Quantum Computational, Spectroscopic, Hirshfeld Analysis, Electronic and Molecular Docking Investigations on 2,4-Dioxo-1,2,3,4 Tetrahydropyrimidine-5-Carbaldehyde

The present study investigates the structural, electronic, vibrational, and biological properties of 2,4-dioxo-1,2,3,4-tetrahydropyrimidine-5-carbaldehyde (DTHPC) using a combined experimental and computational approach. The optimized molecular geometry was obtained using density functional theory (DFT) at the B3LYP/6-311++G(d,p) level, showing excellent agreement with experimental crystallographic data. Vibrational analysis, supported by potential energy distribution (PED), confirmed the accuracy of the computational method in reproducing experimental FT-IR spectra. Electronic properties were explored through UV-visible spectroscopy and frontier molecular orbital (FMO) analysis, revealing a HOMO-LUMO energy gap of 4.839 eV, indicative of good stability and moderate reactivity.

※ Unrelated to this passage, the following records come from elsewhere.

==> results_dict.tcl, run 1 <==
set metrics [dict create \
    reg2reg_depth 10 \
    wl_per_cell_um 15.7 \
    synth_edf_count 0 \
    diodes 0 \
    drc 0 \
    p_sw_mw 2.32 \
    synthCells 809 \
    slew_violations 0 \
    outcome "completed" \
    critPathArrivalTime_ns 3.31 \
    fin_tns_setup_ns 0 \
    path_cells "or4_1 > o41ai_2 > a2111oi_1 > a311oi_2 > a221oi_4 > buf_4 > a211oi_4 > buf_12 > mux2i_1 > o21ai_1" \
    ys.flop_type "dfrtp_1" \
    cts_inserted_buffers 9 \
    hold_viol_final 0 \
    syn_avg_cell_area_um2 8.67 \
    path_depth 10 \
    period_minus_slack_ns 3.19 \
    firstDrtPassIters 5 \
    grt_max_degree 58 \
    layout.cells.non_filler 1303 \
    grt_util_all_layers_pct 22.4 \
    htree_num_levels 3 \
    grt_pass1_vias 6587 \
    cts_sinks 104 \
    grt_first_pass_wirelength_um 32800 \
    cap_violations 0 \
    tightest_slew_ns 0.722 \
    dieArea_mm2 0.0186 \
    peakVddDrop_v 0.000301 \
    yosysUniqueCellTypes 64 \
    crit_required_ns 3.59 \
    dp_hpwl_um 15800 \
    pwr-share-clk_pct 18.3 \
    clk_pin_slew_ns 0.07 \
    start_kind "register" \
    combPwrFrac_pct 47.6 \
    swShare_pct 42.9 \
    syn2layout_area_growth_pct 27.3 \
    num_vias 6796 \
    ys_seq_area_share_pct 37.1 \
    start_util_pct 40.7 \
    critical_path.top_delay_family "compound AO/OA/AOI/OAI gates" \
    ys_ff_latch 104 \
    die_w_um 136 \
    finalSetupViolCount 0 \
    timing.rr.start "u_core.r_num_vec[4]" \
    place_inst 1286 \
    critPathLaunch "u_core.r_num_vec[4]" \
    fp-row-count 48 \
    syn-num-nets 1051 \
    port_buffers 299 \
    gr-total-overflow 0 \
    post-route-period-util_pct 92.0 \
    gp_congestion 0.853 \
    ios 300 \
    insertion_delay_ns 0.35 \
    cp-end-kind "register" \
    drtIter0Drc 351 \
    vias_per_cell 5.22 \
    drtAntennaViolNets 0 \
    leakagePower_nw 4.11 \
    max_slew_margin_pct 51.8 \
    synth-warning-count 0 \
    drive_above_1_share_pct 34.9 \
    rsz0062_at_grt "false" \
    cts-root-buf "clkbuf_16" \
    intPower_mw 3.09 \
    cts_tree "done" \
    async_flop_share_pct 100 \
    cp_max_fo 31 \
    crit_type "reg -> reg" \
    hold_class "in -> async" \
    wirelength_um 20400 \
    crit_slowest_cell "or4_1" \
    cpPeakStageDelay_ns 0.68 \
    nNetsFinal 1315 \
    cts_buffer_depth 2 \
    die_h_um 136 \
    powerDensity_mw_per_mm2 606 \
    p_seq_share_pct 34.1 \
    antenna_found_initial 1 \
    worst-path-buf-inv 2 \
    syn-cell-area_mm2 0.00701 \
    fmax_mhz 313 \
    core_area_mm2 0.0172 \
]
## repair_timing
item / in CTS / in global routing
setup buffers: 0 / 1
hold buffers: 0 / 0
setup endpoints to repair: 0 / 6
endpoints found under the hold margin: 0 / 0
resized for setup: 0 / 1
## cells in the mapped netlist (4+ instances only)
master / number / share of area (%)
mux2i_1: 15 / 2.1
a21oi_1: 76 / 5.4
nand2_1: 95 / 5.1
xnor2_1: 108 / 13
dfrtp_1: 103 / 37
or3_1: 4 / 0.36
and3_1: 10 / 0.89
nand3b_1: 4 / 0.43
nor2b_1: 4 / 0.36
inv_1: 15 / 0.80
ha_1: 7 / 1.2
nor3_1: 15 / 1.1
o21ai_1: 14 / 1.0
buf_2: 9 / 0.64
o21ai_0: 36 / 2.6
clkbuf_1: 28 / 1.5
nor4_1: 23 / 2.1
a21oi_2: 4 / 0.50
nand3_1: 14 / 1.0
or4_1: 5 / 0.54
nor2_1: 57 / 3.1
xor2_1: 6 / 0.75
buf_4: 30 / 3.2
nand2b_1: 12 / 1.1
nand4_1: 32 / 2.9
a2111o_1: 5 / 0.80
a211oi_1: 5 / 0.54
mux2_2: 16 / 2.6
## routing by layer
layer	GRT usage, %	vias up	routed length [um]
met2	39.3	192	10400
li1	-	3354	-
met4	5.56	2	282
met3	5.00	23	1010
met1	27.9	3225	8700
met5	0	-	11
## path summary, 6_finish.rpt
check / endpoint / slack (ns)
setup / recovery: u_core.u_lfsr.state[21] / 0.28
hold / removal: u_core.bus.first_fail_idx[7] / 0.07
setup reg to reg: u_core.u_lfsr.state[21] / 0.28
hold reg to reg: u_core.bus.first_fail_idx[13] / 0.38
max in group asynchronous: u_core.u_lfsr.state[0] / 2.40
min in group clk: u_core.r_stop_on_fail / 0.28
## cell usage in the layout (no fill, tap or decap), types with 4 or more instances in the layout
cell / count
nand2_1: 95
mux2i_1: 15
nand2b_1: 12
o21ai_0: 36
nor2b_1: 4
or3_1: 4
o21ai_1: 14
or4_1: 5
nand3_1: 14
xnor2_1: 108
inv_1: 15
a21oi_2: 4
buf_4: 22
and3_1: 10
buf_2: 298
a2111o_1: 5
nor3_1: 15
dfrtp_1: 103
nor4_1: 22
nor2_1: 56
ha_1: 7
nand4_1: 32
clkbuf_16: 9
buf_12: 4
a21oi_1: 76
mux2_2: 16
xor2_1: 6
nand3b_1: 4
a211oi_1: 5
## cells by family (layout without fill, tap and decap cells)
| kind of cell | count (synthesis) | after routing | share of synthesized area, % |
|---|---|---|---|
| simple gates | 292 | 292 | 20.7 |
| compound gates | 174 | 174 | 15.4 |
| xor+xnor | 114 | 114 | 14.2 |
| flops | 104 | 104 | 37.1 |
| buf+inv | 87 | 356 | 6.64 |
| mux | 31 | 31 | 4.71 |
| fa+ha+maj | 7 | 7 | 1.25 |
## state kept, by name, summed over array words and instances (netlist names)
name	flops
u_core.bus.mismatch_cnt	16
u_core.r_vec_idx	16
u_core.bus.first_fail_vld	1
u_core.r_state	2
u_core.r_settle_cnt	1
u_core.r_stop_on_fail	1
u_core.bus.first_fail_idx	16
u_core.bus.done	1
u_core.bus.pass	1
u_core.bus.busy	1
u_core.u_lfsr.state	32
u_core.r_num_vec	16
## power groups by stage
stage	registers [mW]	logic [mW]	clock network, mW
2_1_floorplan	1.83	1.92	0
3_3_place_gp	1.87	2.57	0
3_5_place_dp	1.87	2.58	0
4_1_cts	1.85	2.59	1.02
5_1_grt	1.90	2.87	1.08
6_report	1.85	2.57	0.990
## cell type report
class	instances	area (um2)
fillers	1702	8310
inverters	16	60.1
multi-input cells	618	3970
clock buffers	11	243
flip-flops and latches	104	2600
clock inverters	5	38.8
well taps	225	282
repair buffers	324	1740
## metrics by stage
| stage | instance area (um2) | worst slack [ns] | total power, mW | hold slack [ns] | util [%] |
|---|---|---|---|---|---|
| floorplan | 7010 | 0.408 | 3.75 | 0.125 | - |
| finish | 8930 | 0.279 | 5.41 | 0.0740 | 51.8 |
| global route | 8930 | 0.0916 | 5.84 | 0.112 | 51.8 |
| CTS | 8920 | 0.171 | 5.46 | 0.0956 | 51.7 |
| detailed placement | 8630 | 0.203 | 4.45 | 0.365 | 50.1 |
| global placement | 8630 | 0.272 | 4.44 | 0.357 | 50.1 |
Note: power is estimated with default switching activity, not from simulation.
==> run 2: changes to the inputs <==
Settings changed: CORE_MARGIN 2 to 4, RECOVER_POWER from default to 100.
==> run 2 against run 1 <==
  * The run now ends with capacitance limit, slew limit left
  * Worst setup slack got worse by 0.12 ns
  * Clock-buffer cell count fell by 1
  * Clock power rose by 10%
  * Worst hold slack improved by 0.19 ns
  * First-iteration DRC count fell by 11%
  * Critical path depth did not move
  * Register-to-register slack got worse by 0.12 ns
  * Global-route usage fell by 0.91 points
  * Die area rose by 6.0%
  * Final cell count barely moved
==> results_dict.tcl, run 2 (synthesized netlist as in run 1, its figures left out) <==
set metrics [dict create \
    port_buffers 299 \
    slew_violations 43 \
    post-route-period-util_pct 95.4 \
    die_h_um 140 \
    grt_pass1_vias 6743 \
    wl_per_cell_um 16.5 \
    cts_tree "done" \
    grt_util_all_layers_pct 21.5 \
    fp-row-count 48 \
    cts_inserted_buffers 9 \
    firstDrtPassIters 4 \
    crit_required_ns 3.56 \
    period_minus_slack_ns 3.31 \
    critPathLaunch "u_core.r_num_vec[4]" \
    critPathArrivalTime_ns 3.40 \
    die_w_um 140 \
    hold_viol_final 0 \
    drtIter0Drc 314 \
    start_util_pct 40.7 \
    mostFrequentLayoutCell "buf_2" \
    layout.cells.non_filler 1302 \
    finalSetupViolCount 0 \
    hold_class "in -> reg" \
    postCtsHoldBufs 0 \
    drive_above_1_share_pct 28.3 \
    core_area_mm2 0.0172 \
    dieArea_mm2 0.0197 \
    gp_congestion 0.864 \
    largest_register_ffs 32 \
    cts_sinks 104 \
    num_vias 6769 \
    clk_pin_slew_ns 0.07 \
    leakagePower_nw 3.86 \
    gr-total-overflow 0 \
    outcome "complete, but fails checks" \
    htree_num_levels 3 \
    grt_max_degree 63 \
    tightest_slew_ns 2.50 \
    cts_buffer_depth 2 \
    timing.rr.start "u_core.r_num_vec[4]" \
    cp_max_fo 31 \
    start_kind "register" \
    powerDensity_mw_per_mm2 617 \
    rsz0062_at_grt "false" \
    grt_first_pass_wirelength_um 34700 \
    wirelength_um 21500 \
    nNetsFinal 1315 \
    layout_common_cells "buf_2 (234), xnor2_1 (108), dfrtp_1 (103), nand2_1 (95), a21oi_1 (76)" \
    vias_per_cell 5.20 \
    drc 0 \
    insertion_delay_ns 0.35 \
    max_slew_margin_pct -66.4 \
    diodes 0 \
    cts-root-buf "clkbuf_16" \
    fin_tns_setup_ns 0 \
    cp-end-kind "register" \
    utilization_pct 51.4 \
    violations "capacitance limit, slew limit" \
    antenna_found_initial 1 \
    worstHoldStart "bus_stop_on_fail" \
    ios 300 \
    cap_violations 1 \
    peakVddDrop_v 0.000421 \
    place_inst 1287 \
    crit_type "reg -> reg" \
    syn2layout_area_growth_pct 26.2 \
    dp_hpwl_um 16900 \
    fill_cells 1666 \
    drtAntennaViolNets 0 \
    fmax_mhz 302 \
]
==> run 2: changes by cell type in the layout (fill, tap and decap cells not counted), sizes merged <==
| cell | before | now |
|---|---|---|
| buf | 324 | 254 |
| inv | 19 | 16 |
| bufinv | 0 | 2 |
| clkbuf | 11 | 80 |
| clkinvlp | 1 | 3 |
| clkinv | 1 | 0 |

Molecular electrostatic potential (MEP) mapping identified electron-rich and electron-deficient regions with potential range of ±4.488 × 10 -2 , highlighting potential reactive sites. Molecular docking studies demonstrate favorable binding of DTHPC with biologically relevant targets, including proteins associated with oxidative stress and metabolic pathways (2D0T and 2CRW). These interactions are further validated through 200 ns molecular dynamics simulations. 2D0T-DTHPC and 2CRW-DTHPC complex MM/PBSA binding free energy analysis, confirming stable protein-ligand interactions. Additionally, ADME and drug-likeness evaluation indicated that DTHPC satisfies key pharmacokinetic criteria with no Lipinski violations and favorable bioavailability.